## Your objective
Taking the listing below, restate word for word each line from the line with "clock: 10.0 ns" to the line with "slew_margin: 20", ends included, and stop there.
(Beginning of Data for the task)
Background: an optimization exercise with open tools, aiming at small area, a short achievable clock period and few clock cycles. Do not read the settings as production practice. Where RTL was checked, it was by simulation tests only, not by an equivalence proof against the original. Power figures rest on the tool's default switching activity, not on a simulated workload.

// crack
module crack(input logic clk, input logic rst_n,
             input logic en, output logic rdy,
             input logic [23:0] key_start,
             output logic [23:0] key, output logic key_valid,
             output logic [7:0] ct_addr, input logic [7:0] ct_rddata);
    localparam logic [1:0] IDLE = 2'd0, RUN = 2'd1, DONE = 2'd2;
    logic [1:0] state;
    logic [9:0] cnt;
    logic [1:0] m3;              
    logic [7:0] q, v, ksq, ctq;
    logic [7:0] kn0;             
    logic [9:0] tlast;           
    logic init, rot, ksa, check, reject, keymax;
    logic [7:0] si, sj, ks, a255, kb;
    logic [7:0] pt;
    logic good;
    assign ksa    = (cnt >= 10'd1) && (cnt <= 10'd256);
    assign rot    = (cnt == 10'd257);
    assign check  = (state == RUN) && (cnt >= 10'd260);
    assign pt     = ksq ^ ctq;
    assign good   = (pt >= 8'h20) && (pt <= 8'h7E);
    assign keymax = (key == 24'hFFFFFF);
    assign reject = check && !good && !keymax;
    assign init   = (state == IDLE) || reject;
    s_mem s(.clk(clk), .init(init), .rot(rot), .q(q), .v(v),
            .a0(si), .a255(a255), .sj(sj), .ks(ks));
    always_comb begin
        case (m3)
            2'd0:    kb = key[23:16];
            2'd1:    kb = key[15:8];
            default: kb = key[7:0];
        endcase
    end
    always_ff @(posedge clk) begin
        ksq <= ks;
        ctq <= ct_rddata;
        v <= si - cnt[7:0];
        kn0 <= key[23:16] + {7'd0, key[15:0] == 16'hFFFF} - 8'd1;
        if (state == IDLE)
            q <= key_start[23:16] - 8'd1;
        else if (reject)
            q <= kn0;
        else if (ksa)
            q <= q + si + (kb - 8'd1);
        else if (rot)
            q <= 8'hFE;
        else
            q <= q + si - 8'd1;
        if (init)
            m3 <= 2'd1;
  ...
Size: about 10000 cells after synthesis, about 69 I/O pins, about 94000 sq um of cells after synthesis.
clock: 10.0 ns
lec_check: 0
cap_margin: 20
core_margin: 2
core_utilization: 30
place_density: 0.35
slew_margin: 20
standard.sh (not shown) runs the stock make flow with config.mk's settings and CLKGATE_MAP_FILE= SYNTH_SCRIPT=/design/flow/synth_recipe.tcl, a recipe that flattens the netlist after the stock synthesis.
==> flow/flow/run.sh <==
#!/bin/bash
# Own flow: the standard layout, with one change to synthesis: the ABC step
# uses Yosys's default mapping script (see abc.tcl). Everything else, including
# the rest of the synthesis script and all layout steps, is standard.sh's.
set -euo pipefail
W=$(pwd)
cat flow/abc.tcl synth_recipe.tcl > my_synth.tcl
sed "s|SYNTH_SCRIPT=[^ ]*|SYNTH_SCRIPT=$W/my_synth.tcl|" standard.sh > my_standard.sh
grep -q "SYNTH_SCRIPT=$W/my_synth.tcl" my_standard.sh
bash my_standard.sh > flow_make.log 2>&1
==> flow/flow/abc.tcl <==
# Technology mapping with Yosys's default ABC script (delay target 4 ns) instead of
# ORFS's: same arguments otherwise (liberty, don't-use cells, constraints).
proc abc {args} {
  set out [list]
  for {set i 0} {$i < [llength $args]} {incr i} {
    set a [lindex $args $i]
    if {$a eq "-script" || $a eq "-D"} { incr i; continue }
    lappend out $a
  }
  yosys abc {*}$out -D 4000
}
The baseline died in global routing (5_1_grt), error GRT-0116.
(End of Data for the task)
(Beginning of Data for the task)
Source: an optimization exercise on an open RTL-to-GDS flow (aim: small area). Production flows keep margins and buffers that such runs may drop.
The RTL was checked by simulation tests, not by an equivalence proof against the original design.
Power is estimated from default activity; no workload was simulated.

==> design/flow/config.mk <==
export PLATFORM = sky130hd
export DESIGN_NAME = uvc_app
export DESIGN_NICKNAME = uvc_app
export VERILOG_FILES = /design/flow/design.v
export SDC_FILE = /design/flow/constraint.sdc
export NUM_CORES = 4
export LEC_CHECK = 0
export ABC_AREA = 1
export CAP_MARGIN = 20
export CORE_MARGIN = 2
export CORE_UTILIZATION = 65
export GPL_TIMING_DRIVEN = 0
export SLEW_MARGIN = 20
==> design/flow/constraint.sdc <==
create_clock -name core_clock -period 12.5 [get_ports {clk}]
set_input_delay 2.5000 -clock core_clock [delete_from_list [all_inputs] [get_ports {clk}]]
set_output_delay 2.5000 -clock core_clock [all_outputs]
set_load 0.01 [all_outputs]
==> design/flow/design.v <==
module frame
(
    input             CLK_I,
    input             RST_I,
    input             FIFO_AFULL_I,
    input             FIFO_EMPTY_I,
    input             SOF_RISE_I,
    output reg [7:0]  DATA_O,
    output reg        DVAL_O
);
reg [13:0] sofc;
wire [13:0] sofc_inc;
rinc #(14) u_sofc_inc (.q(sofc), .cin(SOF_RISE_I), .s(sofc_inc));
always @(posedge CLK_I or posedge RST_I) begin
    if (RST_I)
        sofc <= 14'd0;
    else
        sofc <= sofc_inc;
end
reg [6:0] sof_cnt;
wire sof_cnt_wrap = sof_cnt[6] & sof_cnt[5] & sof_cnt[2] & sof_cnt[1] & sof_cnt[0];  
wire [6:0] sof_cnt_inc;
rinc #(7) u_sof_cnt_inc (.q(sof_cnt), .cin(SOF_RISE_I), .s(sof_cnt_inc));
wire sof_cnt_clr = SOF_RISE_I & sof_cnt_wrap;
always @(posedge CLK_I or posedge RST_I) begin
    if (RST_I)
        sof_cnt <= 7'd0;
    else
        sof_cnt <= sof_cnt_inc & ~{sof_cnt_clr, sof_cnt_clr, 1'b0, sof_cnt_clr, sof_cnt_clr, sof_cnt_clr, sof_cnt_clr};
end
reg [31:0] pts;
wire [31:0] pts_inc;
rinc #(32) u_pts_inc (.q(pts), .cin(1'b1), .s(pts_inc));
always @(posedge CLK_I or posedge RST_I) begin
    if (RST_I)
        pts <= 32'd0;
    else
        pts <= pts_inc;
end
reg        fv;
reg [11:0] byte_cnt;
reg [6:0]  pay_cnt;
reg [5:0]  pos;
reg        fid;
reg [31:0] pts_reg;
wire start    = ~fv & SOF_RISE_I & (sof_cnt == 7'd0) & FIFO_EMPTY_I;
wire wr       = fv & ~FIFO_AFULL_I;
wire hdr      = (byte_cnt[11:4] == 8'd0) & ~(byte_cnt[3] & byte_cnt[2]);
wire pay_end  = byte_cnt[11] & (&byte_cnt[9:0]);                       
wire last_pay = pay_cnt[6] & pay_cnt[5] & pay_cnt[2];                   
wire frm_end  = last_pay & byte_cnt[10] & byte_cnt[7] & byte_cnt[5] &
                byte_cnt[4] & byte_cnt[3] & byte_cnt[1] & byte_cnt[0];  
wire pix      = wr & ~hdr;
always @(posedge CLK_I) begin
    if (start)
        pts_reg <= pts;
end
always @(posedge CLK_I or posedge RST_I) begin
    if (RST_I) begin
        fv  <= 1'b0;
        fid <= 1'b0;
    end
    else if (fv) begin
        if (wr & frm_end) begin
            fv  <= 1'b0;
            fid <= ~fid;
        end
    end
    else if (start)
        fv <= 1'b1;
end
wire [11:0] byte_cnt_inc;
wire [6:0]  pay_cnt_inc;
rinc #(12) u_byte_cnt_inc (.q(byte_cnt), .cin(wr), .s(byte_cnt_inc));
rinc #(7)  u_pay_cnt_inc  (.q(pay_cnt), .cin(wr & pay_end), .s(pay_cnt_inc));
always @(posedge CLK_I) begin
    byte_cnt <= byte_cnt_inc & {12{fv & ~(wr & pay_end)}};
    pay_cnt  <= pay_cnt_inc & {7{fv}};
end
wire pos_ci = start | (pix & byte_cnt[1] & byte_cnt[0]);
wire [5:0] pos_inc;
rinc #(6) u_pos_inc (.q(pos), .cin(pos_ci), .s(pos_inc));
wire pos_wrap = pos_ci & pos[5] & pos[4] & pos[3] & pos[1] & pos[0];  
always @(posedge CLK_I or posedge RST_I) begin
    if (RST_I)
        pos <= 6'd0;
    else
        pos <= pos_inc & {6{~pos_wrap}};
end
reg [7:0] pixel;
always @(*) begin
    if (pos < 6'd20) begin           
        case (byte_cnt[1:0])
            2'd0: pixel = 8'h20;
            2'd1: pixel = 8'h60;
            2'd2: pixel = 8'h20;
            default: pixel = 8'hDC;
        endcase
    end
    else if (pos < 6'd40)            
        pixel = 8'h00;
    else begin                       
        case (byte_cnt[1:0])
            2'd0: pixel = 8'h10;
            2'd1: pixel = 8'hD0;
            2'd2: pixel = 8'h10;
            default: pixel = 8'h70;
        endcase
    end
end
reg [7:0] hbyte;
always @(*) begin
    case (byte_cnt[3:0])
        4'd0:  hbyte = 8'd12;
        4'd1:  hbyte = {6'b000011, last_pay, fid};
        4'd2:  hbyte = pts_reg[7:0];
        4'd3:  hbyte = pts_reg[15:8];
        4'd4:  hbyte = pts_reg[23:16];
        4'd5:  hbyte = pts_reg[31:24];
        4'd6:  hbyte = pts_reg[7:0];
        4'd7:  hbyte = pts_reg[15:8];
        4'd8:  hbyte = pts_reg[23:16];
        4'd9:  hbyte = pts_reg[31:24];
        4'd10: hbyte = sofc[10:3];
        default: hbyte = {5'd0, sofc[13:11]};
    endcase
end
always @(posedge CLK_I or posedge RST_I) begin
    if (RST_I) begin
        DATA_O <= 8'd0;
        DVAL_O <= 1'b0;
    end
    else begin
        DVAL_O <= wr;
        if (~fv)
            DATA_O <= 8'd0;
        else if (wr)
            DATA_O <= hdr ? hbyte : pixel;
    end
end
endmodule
(End of Data for the task)
## Task solution
clock: 10.0 ns
lec_check: 0
cap_margin: 20
core_margin: 2
core_utilization: 30
place_density: 0.35
slew_margin: 20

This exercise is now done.